• **TASK PROMPT**
When counting, include every line of the data that holds "localparam", then state the total alone.

• **Dataset entries**
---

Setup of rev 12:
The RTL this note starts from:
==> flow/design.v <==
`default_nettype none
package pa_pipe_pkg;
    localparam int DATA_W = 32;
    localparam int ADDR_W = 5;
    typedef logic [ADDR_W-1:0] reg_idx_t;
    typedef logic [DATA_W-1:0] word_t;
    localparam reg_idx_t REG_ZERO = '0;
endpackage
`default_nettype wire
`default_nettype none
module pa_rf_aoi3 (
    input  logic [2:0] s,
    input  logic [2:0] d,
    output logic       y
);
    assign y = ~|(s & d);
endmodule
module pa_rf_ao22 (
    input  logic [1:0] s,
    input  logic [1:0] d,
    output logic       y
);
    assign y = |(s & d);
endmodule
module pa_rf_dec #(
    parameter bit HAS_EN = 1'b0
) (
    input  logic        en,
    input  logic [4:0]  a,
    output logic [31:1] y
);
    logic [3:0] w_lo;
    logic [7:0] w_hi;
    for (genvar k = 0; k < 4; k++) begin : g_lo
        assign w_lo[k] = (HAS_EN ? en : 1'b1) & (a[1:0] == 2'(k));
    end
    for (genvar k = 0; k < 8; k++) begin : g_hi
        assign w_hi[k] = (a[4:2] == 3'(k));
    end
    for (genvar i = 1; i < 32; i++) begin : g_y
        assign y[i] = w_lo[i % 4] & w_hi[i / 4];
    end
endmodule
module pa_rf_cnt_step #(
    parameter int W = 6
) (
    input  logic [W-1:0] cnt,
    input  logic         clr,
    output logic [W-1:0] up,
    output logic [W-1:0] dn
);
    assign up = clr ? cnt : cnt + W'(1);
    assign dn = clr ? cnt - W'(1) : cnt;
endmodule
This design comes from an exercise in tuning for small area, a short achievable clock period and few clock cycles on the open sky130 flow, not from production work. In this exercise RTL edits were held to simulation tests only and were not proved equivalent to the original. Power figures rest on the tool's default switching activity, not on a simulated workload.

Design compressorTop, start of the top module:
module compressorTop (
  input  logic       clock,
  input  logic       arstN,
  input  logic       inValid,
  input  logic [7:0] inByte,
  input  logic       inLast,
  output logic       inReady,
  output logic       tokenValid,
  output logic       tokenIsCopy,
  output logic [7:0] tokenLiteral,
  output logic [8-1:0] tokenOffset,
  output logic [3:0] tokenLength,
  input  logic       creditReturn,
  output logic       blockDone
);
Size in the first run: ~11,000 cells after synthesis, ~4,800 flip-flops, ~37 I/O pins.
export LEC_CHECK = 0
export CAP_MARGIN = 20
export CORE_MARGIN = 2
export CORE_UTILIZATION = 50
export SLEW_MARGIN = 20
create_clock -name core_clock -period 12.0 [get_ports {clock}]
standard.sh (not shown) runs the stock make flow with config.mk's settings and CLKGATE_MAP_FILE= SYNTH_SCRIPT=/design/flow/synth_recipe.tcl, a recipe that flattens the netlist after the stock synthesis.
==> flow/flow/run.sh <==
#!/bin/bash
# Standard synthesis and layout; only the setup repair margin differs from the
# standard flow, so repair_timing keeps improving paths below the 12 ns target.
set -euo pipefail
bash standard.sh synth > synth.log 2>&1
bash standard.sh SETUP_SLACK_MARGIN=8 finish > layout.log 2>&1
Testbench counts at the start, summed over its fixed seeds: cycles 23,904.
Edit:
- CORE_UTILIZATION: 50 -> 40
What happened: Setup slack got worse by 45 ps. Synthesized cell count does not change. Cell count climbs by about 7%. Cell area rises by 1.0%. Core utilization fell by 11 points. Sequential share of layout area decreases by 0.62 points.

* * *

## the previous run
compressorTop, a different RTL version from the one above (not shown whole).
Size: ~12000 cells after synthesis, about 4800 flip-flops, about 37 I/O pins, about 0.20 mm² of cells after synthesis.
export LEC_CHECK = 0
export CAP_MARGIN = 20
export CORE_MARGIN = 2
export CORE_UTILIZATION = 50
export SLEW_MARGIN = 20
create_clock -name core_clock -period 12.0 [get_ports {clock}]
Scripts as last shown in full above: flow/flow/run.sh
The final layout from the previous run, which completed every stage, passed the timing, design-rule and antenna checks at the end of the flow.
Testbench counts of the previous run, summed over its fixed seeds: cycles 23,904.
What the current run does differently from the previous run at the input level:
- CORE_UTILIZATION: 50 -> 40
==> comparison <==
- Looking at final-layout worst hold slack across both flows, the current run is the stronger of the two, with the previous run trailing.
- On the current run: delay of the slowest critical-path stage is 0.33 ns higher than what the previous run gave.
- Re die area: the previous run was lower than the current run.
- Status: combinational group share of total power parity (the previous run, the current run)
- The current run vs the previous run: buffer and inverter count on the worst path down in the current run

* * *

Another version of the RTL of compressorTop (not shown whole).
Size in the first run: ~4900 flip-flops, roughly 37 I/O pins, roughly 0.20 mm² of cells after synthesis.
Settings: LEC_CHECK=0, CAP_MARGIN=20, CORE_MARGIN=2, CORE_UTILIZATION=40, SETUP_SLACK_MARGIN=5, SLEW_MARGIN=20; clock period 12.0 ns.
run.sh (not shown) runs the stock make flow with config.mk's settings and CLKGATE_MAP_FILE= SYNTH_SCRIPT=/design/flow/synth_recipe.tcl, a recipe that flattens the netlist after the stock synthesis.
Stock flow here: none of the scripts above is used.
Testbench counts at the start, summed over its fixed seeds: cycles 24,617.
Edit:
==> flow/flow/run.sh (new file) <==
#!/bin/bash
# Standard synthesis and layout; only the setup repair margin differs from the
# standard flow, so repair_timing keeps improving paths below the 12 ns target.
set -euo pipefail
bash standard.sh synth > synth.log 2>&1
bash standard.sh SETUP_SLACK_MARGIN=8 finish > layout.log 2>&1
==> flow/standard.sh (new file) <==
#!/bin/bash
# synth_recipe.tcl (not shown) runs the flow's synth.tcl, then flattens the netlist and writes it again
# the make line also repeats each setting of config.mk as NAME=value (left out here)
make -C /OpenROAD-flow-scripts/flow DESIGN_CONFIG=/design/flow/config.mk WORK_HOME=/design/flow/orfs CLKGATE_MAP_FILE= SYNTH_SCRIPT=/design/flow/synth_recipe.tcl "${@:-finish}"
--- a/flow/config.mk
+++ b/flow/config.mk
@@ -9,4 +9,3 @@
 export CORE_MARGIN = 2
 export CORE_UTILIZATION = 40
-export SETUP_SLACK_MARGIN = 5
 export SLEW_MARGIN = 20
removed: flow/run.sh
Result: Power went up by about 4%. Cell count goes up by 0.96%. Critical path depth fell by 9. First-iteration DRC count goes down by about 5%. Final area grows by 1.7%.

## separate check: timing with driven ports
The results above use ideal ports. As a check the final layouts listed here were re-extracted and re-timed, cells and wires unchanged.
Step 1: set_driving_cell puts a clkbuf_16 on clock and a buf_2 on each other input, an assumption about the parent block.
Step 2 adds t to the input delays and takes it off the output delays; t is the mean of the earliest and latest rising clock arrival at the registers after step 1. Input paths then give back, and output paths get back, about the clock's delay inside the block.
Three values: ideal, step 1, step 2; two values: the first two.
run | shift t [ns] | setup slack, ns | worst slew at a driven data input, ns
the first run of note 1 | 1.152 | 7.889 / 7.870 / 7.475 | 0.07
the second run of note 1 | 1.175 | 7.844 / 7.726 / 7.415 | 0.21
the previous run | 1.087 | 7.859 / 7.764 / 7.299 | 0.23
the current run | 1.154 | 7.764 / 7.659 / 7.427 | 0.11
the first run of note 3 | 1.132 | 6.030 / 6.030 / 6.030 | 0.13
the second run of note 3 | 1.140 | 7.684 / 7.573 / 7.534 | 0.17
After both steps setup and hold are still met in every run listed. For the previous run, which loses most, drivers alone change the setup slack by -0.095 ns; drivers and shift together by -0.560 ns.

• **ANSWER FOR THIS EXERCISE**
3